* _WHAT IS NEEDED_
Within the entries below, find the portion that opens with the line containing "dfxtp | 25 | 25" and closes with the line containing "Multi-Input combinational cell | 78 | 40.8". Retype that portion exactly and only.

* _Saved data entries_
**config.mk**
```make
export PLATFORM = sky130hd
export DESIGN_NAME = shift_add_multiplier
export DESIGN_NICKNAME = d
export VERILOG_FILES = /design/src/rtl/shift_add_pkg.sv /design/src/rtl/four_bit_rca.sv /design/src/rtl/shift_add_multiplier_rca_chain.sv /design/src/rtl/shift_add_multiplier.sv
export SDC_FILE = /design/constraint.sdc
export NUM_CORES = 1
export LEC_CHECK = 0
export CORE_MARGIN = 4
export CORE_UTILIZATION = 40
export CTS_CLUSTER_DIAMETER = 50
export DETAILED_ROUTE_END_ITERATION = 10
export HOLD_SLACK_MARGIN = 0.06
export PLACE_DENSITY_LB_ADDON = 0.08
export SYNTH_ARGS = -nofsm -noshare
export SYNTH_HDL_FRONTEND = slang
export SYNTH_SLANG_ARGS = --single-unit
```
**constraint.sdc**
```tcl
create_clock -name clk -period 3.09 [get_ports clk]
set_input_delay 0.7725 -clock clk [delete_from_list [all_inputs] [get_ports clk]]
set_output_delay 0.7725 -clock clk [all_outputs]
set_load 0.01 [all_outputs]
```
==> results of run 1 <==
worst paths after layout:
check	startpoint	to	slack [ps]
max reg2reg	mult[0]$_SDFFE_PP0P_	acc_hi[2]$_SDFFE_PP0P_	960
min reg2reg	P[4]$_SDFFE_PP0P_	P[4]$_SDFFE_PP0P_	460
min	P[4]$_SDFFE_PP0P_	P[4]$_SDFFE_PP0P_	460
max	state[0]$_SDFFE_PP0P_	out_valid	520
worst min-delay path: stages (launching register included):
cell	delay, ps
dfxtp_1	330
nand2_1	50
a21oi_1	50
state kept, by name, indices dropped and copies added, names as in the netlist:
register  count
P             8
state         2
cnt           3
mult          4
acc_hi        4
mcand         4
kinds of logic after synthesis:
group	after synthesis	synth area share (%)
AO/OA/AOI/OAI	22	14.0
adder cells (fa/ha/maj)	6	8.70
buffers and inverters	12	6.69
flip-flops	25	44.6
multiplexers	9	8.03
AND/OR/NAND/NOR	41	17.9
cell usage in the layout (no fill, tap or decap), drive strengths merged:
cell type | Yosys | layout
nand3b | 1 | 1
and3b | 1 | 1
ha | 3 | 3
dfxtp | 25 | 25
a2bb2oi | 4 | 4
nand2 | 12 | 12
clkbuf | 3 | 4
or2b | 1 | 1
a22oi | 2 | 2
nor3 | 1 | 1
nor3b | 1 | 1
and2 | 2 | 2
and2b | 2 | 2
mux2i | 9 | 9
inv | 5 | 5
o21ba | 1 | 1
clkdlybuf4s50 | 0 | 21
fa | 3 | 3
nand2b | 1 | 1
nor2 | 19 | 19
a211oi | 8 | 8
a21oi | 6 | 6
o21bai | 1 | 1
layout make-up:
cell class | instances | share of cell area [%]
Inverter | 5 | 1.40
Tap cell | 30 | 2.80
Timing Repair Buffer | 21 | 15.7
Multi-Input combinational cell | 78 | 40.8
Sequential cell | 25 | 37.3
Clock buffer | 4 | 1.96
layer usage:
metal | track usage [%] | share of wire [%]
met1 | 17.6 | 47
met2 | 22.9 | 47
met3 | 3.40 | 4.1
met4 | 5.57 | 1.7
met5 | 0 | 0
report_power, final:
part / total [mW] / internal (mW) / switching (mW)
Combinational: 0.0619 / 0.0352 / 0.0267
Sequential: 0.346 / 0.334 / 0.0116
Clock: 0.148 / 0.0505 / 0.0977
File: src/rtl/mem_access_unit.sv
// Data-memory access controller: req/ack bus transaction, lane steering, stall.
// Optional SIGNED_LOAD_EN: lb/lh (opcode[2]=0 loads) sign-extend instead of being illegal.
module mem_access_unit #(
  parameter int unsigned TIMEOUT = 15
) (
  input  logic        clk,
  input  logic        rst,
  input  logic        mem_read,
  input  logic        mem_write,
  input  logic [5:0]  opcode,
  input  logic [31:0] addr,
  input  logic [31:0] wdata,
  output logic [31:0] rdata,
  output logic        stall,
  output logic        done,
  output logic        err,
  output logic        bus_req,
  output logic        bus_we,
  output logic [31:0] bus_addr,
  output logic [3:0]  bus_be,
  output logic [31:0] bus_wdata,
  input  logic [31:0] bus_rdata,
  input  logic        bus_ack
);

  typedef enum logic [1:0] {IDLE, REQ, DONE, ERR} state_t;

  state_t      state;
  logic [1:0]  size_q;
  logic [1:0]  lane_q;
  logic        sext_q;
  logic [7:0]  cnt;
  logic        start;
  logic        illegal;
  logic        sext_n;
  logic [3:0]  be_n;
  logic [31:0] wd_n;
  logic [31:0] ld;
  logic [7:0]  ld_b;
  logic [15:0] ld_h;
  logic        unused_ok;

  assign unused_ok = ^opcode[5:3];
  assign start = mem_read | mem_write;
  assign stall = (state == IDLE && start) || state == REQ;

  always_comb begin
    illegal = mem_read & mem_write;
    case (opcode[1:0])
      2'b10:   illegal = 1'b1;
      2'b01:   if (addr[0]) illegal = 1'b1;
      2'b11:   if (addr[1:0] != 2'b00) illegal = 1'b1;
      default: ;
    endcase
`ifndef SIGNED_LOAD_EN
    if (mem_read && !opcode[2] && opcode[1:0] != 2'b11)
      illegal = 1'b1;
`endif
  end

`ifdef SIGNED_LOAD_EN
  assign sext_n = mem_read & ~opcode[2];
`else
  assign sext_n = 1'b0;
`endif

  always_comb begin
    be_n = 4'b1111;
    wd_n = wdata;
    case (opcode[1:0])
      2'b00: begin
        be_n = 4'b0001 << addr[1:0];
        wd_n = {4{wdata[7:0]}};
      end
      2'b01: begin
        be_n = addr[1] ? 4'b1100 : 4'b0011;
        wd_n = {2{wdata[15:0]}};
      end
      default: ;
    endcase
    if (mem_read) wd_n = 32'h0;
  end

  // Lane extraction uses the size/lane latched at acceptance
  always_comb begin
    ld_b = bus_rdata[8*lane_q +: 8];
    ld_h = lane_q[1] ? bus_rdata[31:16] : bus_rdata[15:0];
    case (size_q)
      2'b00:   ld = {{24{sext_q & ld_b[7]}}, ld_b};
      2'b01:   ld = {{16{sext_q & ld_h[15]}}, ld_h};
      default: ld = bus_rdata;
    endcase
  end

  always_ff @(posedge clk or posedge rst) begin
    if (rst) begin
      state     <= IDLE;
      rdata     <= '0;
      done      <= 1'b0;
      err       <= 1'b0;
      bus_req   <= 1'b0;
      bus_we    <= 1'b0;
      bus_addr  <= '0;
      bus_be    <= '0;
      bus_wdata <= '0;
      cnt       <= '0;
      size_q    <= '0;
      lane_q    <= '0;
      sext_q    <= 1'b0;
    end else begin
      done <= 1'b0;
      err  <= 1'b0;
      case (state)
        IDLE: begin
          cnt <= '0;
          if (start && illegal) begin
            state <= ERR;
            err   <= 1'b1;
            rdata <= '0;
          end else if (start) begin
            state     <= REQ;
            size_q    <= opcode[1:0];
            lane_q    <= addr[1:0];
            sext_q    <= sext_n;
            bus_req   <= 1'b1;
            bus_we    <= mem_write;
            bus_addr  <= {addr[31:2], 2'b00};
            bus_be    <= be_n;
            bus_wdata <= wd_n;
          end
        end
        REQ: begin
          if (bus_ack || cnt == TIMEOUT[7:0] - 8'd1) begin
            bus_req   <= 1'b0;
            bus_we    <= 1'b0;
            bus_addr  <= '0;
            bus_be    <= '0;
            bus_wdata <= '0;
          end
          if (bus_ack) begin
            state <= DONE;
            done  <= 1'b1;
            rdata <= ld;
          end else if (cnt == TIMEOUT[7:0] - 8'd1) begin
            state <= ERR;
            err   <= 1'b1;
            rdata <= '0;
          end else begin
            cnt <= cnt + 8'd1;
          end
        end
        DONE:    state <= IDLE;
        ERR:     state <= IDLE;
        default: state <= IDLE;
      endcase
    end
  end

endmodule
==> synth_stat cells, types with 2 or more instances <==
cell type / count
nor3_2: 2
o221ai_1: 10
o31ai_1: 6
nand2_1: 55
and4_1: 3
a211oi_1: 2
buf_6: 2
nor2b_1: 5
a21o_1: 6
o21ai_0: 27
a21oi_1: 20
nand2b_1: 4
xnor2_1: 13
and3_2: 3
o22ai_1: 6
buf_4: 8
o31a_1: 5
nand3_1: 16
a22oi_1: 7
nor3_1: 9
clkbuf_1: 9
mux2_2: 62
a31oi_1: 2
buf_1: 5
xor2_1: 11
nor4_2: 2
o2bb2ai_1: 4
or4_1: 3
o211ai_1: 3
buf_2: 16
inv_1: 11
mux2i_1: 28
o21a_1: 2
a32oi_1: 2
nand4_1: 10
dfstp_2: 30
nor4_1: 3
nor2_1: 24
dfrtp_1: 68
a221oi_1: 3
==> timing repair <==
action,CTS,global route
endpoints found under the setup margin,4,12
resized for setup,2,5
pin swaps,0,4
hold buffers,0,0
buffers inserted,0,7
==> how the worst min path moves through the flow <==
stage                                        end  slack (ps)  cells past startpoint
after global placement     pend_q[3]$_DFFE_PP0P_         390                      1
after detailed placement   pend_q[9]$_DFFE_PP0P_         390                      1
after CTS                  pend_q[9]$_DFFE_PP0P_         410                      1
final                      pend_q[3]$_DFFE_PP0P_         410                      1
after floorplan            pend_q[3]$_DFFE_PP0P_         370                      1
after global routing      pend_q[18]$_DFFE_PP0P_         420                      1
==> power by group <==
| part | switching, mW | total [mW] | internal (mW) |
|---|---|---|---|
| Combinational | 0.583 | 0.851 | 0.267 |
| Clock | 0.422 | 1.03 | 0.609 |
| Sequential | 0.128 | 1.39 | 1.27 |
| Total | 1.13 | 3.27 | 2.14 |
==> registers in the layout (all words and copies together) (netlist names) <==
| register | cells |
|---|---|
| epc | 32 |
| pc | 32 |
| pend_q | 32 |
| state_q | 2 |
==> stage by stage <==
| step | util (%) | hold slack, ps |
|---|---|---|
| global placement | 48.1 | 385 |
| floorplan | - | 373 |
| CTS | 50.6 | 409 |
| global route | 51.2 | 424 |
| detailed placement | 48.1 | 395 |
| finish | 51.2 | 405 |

* _FINISHED EXERCISE_
dfxtp | 25 | 25
a2bb2oi | 4 | 4
nand2 | 12 | 12
clkbuf | 3 | 4
or2b | 1 | 1
a22oi | 2 | 2
nor3 | 1 | 1
nor3b | 1 | 1
and2 | 2 | 2
and2b | 2 | 2
mux2i | 9 | 9
inv | 5 | 5
o21ba | 1 | 1
clkdlybuf4s50 | 0 | 21
fa | 3 | 3
nand2b | 1 | 1
nor2 | 19 | 19
a211oi | 8 | 8
a21oi | 6 | 6
o21bai | 1 | 1
layout make-up:
cell class | instances | share of cell area [%]
Inverter | 5 | 1.40
Tap cell | 30 | 2.80
Timing Repair Buffer | 21 | 15.7
Multi-Input combinational cell | 78 | 40.8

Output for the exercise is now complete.